### THE PROBLEM
Within the listing below, the lines containing "class" are to be counted. Give the number only.
_ _ _ _ _ _ _
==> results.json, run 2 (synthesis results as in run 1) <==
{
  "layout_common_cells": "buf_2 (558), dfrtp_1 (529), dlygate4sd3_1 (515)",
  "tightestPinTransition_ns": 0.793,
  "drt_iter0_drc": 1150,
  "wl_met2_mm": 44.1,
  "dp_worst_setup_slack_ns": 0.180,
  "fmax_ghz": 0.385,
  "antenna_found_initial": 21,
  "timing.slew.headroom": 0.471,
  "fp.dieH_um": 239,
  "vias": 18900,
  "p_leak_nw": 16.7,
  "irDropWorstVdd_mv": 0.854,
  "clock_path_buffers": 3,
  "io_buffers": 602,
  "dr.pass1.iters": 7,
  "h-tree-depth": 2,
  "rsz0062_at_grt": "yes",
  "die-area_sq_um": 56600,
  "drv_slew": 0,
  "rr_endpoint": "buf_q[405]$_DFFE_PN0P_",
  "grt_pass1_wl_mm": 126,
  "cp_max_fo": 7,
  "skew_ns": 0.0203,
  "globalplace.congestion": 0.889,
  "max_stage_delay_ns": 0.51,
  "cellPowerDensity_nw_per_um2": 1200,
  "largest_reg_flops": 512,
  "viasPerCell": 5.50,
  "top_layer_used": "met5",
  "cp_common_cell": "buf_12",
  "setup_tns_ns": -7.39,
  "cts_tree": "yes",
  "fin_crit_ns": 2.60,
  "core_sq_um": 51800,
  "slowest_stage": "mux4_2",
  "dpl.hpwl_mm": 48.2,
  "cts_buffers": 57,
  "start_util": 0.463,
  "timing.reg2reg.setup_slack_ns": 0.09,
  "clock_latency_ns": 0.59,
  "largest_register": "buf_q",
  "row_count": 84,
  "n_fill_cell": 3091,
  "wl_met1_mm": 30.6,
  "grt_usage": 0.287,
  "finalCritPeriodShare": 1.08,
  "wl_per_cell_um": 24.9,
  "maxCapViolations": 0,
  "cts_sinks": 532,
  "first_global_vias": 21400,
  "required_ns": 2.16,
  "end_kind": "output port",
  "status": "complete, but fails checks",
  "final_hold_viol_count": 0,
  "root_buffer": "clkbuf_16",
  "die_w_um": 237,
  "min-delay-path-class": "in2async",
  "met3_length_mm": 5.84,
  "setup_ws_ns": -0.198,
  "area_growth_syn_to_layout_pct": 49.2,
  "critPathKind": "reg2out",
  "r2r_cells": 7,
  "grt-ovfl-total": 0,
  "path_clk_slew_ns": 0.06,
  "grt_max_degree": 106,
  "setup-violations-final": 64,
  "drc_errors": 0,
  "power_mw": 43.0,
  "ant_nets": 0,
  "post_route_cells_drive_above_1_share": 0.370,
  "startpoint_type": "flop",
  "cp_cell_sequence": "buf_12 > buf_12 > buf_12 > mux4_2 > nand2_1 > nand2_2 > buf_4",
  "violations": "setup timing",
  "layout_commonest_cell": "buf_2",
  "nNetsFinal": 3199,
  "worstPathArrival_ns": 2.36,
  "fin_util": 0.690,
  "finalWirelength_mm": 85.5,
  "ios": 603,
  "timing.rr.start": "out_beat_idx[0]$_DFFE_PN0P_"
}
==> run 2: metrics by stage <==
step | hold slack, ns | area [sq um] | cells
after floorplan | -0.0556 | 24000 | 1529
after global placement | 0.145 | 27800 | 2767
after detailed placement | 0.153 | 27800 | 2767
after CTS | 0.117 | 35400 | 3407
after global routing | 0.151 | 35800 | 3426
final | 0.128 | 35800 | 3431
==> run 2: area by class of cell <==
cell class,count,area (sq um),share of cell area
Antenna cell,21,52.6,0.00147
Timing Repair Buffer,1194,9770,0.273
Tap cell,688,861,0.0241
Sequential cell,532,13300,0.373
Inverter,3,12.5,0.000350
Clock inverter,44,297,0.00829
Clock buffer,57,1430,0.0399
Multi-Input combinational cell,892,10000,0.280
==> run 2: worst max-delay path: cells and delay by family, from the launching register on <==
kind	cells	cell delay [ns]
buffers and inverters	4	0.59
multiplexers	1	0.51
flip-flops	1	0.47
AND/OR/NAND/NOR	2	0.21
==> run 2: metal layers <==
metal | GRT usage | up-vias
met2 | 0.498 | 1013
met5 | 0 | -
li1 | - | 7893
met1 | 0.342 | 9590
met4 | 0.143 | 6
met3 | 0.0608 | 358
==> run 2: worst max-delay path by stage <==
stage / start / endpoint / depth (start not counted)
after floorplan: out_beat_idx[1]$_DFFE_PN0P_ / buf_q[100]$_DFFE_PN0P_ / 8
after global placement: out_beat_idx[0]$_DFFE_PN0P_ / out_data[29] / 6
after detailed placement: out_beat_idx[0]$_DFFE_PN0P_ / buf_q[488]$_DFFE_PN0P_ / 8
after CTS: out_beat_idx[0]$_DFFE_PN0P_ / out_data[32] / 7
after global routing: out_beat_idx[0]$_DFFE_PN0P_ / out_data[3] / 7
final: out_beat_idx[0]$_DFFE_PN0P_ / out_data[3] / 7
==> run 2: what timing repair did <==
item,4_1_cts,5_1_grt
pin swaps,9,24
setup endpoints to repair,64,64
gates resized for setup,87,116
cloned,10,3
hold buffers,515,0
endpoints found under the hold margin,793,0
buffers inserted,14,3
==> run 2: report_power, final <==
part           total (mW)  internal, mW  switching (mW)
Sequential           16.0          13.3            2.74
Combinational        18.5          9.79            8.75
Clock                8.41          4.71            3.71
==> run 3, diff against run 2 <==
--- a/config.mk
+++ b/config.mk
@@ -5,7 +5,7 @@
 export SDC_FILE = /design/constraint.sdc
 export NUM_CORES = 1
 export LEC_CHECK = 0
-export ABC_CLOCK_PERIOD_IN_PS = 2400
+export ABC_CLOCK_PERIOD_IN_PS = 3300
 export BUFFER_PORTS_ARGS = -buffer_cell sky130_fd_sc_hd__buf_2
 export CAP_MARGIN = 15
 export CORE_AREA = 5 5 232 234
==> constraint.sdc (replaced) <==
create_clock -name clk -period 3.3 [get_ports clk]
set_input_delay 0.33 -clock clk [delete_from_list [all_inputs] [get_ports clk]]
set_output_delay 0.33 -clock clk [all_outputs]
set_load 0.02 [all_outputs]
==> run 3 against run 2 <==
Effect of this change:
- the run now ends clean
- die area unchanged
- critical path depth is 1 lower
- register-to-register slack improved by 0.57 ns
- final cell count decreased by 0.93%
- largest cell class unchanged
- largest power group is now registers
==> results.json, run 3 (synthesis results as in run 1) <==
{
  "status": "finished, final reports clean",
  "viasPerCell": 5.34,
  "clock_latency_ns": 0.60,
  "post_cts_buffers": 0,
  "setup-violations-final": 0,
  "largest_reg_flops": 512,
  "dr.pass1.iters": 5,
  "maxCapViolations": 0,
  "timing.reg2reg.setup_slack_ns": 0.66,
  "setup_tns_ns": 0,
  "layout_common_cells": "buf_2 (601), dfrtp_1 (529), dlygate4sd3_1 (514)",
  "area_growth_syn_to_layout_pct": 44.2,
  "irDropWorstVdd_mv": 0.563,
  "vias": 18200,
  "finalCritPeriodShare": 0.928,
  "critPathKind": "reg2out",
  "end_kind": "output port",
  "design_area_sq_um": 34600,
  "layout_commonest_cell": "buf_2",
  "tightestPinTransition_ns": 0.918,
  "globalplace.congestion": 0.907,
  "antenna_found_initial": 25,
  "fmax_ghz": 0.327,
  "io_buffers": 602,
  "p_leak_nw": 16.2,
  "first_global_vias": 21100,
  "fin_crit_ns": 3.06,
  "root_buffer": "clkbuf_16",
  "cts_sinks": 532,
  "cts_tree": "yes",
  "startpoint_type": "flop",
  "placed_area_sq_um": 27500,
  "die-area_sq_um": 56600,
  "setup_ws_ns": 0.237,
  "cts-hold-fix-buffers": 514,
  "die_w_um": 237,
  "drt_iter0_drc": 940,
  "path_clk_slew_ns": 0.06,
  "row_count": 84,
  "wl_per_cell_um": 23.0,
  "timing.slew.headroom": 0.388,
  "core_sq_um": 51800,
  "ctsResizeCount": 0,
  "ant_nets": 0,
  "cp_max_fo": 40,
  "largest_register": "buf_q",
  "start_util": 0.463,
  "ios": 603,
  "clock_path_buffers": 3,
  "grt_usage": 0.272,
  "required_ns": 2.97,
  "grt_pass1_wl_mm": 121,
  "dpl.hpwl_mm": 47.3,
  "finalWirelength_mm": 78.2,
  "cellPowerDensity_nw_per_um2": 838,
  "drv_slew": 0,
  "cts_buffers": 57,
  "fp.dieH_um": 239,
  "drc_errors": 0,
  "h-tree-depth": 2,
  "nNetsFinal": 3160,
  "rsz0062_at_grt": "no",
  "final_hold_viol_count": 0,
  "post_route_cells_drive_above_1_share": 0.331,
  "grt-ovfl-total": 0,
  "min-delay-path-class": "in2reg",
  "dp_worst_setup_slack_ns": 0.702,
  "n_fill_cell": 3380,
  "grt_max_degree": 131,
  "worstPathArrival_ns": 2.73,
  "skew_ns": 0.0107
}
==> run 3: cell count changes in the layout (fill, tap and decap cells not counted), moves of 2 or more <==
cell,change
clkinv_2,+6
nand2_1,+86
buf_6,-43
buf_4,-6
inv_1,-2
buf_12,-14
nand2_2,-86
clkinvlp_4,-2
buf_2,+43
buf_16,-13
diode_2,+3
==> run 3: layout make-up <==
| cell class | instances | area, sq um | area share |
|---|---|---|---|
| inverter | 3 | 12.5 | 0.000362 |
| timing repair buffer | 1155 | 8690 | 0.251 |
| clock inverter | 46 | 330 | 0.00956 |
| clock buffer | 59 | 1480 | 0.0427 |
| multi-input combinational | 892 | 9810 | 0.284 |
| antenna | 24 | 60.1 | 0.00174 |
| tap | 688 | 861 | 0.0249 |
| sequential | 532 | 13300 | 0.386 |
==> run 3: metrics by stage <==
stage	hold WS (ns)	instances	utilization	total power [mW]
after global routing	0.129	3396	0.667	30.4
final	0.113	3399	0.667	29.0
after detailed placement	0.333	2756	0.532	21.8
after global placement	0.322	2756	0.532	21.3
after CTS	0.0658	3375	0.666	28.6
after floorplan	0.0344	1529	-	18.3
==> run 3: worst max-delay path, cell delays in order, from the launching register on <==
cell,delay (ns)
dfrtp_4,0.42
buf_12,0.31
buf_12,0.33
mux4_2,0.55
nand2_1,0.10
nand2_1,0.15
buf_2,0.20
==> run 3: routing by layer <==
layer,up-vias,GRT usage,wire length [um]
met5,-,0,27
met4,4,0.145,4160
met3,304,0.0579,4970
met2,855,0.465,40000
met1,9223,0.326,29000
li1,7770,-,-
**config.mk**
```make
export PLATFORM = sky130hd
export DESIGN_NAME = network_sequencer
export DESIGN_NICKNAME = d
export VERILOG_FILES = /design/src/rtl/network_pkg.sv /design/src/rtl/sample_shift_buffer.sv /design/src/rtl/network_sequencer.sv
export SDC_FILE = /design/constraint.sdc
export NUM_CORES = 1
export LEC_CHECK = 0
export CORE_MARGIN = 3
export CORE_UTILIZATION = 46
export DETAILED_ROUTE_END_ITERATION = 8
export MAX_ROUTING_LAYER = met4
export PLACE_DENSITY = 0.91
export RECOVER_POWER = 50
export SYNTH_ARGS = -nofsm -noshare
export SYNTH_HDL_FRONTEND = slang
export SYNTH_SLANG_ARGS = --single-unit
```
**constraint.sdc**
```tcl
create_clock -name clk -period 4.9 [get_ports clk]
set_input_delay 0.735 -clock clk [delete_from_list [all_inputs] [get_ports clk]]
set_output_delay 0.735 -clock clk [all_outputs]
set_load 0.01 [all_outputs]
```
_ _ _ _ _ _ _
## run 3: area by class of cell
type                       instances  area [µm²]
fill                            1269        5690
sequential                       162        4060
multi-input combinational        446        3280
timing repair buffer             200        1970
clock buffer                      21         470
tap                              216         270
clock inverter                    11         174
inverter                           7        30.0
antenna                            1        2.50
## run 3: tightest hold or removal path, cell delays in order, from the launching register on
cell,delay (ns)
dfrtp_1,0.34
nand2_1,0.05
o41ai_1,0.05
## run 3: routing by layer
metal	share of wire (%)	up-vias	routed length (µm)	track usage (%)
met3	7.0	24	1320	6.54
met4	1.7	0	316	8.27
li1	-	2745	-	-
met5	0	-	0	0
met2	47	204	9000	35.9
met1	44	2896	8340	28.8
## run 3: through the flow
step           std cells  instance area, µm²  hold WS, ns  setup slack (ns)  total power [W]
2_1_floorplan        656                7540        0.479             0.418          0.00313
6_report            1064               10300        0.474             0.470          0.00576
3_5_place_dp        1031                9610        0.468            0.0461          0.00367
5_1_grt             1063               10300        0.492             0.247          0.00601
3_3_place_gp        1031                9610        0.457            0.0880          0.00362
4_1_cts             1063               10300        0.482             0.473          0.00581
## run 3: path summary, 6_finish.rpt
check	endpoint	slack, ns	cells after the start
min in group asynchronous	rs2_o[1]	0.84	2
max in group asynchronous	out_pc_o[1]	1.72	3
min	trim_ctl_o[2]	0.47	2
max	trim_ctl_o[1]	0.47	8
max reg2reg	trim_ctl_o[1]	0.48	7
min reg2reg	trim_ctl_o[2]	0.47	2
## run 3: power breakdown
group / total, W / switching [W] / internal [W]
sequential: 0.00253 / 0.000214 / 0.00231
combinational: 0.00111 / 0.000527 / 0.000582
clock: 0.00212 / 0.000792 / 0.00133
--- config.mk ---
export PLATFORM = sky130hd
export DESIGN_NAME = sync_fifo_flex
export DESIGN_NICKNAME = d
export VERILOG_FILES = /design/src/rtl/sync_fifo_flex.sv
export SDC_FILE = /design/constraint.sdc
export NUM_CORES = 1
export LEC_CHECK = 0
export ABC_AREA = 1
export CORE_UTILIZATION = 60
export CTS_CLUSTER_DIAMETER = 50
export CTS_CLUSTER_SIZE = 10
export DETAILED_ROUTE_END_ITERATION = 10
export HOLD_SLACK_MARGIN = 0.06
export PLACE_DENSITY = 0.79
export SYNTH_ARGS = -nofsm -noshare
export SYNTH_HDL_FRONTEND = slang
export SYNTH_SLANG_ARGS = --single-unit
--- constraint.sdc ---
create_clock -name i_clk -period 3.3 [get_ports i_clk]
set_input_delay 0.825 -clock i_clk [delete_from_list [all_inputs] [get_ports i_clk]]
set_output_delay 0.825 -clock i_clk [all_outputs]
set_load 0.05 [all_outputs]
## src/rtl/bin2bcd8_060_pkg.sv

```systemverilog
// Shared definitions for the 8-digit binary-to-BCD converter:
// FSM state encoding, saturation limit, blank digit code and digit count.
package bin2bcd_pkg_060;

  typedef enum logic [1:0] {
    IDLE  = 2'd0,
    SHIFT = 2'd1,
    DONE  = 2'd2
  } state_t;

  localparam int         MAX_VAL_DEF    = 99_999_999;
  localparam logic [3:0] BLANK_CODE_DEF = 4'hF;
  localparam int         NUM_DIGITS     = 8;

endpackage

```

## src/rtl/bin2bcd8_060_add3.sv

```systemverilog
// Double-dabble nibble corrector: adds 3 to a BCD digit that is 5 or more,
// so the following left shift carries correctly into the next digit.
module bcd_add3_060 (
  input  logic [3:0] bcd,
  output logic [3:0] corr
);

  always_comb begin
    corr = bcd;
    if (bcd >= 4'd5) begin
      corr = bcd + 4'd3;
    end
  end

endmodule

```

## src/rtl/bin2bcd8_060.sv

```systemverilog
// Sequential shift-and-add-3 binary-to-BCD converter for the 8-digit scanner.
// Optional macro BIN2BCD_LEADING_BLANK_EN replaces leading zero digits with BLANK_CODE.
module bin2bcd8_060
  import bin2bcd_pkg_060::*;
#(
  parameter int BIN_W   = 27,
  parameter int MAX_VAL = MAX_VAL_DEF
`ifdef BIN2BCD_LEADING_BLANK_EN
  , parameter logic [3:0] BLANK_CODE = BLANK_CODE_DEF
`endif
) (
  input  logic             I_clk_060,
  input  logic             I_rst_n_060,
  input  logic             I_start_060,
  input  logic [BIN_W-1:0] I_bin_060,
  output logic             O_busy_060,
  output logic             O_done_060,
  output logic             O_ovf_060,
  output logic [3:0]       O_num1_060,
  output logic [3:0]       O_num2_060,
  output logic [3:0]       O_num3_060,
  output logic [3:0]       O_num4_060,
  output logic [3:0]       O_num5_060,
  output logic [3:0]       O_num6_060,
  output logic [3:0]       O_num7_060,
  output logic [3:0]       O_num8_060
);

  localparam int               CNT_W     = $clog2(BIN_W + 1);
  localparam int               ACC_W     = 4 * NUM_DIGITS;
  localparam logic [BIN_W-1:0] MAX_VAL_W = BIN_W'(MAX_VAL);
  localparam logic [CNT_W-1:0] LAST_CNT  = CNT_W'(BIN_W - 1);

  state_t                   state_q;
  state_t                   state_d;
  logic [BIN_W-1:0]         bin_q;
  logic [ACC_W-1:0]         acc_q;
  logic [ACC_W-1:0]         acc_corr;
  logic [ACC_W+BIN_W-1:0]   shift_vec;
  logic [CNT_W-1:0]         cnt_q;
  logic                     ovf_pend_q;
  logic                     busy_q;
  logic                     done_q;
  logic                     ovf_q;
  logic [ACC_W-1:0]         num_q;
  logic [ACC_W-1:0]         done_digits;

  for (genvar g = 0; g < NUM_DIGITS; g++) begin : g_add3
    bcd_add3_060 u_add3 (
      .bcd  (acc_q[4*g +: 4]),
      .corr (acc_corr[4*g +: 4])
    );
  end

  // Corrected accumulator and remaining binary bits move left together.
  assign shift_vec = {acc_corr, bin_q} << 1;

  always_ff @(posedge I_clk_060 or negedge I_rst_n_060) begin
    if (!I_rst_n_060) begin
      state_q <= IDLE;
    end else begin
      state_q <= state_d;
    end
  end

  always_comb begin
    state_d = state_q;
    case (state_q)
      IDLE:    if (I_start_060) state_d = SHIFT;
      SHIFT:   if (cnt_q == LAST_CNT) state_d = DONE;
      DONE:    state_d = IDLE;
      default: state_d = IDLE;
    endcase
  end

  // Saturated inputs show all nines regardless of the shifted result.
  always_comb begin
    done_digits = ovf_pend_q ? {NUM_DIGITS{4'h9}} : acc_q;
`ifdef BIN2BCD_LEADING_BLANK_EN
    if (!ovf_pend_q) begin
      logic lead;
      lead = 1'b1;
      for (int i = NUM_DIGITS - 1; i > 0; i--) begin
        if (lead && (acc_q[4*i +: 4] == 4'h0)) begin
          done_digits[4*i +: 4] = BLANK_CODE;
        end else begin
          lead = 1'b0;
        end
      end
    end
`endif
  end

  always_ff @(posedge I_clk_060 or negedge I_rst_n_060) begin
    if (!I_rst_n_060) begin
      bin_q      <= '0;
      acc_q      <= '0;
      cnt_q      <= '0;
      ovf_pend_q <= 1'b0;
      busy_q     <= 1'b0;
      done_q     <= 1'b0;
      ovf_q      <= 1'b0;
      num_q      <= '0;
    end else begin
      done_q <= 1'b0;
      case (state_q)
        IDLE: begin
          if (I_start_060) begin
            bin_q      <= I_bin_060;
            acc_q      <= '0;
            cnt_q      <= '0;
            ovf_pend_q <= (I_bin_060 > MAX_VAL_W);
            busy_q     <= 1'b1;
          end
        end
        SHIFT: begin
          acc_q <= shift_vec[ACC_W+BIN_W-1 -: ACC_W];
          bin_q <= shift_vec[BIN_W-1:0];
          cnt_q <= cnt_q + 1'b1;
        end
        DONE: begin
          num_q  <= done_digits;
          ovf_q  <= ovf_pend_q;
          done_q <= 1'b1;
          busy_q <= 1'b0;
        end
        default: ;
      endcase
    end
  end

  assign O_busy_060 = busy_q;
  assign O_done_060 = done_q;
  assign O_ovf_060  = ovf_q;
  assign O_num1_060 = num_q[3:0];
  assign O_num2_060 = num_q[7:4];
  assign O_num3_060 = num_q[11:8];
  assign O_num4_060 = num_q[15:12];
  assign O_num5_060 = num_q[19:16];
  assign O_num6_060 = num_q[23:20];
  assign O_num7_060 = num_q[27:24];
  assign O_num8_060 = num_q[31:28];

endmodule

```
_ _ _ _ _ _ _
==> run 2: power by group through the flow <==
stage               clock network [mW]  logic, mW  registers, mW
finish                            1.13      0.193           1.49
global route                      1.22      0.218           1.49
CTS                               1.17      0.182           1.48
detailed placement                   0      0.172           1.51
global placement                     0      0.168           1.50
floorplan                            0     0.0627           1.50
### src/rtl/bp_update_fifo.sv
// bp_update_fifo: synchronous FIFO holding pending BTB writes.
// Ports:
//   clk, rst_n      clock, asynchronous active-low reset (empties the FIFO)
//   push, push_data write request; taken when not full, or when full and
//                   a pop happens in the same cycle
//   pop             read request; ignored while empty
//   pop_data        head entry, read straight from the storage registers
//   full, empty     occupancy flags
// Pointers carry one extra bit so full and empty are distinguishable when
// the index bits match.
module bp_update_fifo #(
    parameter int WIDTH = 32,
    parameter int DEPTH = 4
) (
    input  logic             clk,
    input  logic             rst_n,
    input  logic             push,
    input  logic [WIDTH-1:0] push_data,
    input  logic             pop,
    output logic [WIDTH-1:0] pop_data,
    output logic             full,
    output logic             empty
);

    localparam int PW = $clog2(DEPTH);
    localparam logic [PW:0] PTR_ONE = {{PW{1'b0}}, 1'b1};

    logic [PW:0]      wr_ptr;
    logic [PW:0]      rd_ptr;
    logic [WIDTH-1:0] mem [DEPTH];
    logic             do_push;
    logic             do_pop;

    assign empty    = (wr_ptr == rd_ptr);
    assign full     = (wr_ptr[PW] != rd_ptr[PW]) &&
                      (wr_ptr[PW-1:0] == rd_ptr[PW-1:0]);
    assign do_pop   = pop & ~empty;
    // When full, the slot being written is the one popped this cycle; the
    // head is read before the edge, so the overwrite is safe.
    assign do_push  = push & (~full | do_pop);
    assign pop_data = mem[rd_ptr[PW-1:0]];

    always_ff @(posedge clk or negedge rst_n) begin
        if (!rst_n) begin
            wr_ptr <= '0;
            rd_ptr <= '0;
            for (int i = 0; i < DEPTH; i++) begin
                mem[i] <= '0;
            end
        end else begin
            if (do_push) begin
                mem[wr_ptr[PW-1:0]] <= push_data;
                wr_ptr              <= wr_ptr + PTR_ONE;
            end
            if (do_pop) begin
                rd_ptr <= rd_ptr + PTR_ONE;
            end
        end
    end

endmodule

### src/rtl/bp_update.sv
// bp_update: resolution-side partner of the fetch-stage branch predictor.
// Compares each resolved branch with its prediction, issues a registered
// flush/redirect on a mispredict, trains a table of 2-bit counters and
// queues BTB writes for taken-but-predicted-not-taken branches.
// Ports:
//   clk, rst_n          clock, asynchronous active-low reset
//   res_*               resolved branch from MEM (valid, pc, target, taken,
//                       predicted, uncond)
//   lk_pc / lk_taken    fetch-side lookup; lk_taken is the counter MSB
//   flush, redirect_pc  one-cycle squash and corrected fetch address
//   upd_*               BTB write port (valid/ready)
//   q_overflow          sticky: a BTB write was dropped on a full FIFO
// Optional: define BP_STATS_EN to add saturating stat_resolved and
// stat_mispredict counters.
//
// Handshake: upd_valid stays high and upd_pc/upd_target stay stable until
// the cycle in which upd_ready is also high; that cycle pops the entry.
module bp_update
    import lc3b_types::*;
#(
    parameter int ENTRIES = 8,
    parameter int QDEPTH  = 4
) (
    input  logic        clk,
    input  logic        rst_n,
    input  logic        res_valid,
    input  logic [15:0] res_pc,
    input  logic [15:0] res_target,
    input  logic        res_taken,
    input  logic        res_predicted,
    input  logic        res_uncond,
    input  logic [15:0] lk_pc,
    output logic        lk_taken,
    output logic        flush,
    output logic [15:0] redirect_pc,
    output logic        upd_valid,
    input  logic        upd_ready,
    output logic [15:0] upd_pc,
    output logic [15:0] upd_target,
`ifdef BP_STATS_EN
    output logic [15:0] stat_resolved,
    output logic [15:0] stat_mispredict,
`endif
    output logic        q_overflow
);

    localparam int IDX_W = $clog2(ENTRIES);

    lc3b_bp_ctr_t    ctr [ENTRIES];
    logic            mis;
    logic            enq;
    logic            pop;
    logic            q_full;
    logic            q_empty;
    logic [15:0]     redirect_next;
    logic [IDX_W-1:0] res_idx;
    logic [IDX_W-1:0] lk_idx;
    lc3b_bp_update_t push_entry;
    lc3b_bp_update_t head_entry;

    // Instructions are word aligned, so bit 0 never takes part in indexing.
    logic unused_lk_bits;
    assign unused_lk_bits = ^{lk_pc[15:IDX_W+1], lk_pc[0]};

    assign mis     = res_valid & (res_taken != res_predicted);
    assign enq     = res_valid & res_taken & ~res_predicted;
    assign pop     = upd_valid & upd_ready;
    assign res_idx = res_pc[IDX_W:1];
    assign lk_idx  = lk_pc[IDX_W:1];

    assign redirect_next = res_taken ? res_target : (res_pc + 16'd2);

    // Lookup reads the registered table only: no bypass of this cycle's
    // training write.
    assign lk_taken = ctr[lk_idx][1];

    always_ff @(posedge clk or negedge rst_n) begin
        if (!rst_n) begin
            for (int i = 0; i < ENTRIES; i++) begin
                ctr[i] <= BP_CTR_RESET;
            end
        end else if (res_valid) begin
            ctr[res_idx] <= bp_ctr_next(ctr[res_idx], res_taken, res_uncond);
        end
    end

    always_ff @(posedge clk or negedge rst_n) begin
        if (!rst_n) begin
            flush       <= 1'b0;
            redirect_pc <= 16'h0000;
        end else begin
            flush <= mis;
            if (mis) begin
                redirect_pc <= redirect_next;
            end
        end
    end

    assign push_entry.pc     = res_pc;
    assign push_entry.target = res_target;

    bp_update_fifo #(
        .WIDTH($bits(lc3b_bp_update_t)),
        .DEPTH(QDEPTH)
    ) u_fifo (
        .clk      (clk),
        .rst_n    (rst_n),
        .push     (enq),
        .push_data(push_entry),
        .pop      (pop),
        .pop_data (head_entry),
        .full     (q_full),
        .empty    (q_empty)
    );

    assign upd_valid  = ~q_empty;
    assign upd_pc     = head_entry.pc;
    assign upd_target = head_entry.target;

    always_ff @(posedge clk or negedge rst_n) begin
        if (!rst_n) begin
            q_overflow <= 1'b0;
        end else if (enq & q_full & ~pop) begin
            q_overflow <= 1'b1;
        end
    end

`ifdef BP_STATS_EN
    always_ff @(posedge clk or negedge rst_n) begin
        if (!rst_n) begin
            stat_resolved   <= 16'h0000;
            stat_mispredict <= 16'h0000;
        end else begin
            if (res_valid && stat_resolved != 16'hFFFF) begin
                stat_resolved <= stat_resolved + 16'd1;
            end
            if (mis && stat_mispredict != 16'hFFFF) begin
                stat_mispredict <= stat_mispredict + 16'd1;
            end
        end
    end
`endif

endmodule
_ _ _ _ _ _ _
### RESULT FOR THIS EXERCISE
7